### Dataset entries
+===+

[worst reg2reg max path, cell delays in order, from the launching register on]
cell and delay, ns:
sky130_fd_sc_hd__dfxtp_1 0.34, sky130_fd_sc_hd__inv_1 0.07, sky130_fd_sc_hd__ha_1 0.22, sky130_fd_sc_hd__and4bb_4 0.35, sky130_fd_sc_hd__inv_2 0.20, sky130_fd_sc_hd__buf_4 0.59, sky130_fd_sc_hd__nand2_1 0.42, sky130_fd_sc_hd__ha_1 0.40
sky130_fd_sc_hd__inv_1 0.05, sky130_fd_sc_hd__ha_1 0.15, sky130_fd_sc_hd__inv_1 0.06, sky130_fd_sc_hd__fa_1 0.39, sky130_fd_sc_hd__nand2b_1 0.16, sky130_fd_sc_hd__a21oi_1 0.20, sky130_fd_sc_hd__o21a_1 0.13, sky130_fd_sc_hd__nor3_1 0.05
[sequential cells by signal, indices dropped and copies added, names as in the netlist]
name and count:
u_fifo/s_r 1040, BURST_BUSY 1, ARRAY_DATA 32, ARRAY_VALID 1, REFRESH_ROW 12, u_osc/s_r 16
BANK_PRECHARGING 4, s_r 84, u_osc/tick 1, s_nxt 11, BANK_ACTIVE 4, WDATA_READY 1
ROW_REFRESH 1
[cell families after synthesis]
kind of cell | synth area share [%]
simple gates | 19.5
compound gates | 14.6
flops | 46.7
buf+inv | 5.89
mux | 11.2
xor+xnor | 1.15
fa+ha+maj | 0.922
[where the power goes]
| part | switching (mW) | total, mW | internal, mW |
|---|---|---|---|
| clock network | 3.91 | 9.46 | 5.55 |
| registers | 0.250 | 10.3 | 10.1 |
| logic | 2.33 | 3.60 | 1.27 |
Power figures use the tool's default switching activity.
$ cat src/inc/ttc_pkg.sv
// Operation
// timers tick clock/12, or /6 turbo
// twelve-clock option overrides all turbo bits
// function bit picks timer or counter
// two mode bits per timer select mode
// 13-bit mode uses high byte plus five
// count needs run and gate/int pin
// counter function counts pin falling edges
// 13-bit wrap to zero sets flag
// 16-bit wrap FFFF to zero sets flag
// 8-bit mode reloads low from high
// split: high byte uses timer one controls
// split mode freezes timer one
// timer one runs without run/flag bits
// third timer counts clock or pin
// capture mode: up count, wrap flag
// capture pin edge latches count, flags
// reload mode: wrap or pin reloads
// up/down direction from capture pin level
// down count reloads FFFF at match
// up/down reload: flag, toggle external flag
// baud mode reloads without overflow flag
// baud mode pin edge sets external flag
// flags sticky; writes land next clock
package ttc_pkg;
  localparam int AW = 8;
  // register offsets (byte addresses)
  localparam logic [7:0] OFS_MODE = 8'h00;
  localparam logic [7:0] OFS_CTRL = 8'h04;
  localparam logic [7:0] OFS_CLK = 8'h08;
  localparam logic [7:0] OFS_CNT0 = 8'h0c;
  localparam logic [7:0] OFS_CNT1 = 8'h10;
  localparam logic [7:0] OFS_CNT2 = 8'h14;
  localparam logic [7:0] OFS_RCAP = 8'h18;
  localparam logic [7:0] OFS_T2CTRL = 8'h1c;
  localparam logic [7:0] OFS_T2MODE = 8'h20;
  // timer_mode_reg fields
  localparam int MODE0_LO = 0;
  localparam int CT0 = 2;
  localparam int GATE0 = 3;
  localparam int MODE1_LO = 4;
  localparam int CT1 = 6;
  localparam int GATE1 = 7;
  // timer_control_reg fields
  localparam int RUN0 = 4;
  localparam int OVF0 = 5;
  localparam int RUN1 = 6;
  localparam int OVF1 = 7;
  // clock_control_reg fields
  localparam int OPT12 = 0;
  localparam int TURBO0 = 3;
  localparam int TURBO1 = 4;
  localparam int TURBO2 = 5;
  // third_timer_ctrl_reg fields
  localparam int CPRL = 0;
  localparam int CTS2 = 1;
  localparam int RUN2 = 2;
  localparam int EXEN = 3;
  localparam int TXB = 4;
  localparam int RXB = 5;
  localparam int EXF = 6;
  localparam int OVF2 = 7;
  // third_timer_mode_reg field
  localparam int DOWN_EN = 0;
  // synchronised pin indices
  localparam int NPIN = 6;
  localparam int P_CNT0 = 0;
  localparam int P_CNT1 = 1;
  localparam int P_CNT2 = 2;
  localparam int P_EX = 3;
  localparam int P_I0 = 4;
  localparam int P_I1 = 5;
  // prescale: machine cycle of twelve clocks
  localparam logic [3:0] PRE_LAST = 4'hb;
  localparam logic [3:0] PRE_HALF = 4'h5;
  localparam logic [1:0] MD13 = 2'h0;
  localparam logic [1:0] MD16 = 2'h1;
  localparam logic [1:0] MD8R = 2'h2;
  localparam logic [1:0] MDSPLIT = 2'h3;
  localparam logic [15:0] ALL1 = 16'hffff;
  localparam logic [7:0] RST8 = 8'h00;
  localparam logic [15:0] RST16 = 16'h0000;
endpackage : ttc_pkg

+===+

### BRIEF
Write out the records above exactly, from the opening line to the line with "sky130_fd_sc_hd__dfxtp_1 0.34, sky130_fd_sc_hd__inv_1", including both, with nothing added.

### SOLUTION FOR THIS PROBLEM
[worst reg2reg max path, cell delays in order, from the launching register on]
cell and delay, ns:
sky130_fd_sc_hd__dfxtp_1 0.34, sky130_fd_sc_hd__inv_1 0.07, sky130_fd_sc_hd__ha_1 0.22, sky130_fd_sc_hd__and4bb_4 0.35, sky130_fd_sc_hd__inv_2 0.20, sky130_fd_sc_hd__buf_4 0.59, sky130_fd_sc_hd__nand2_1 0.42, sky130_fd_sc_hd__ha_1 0.40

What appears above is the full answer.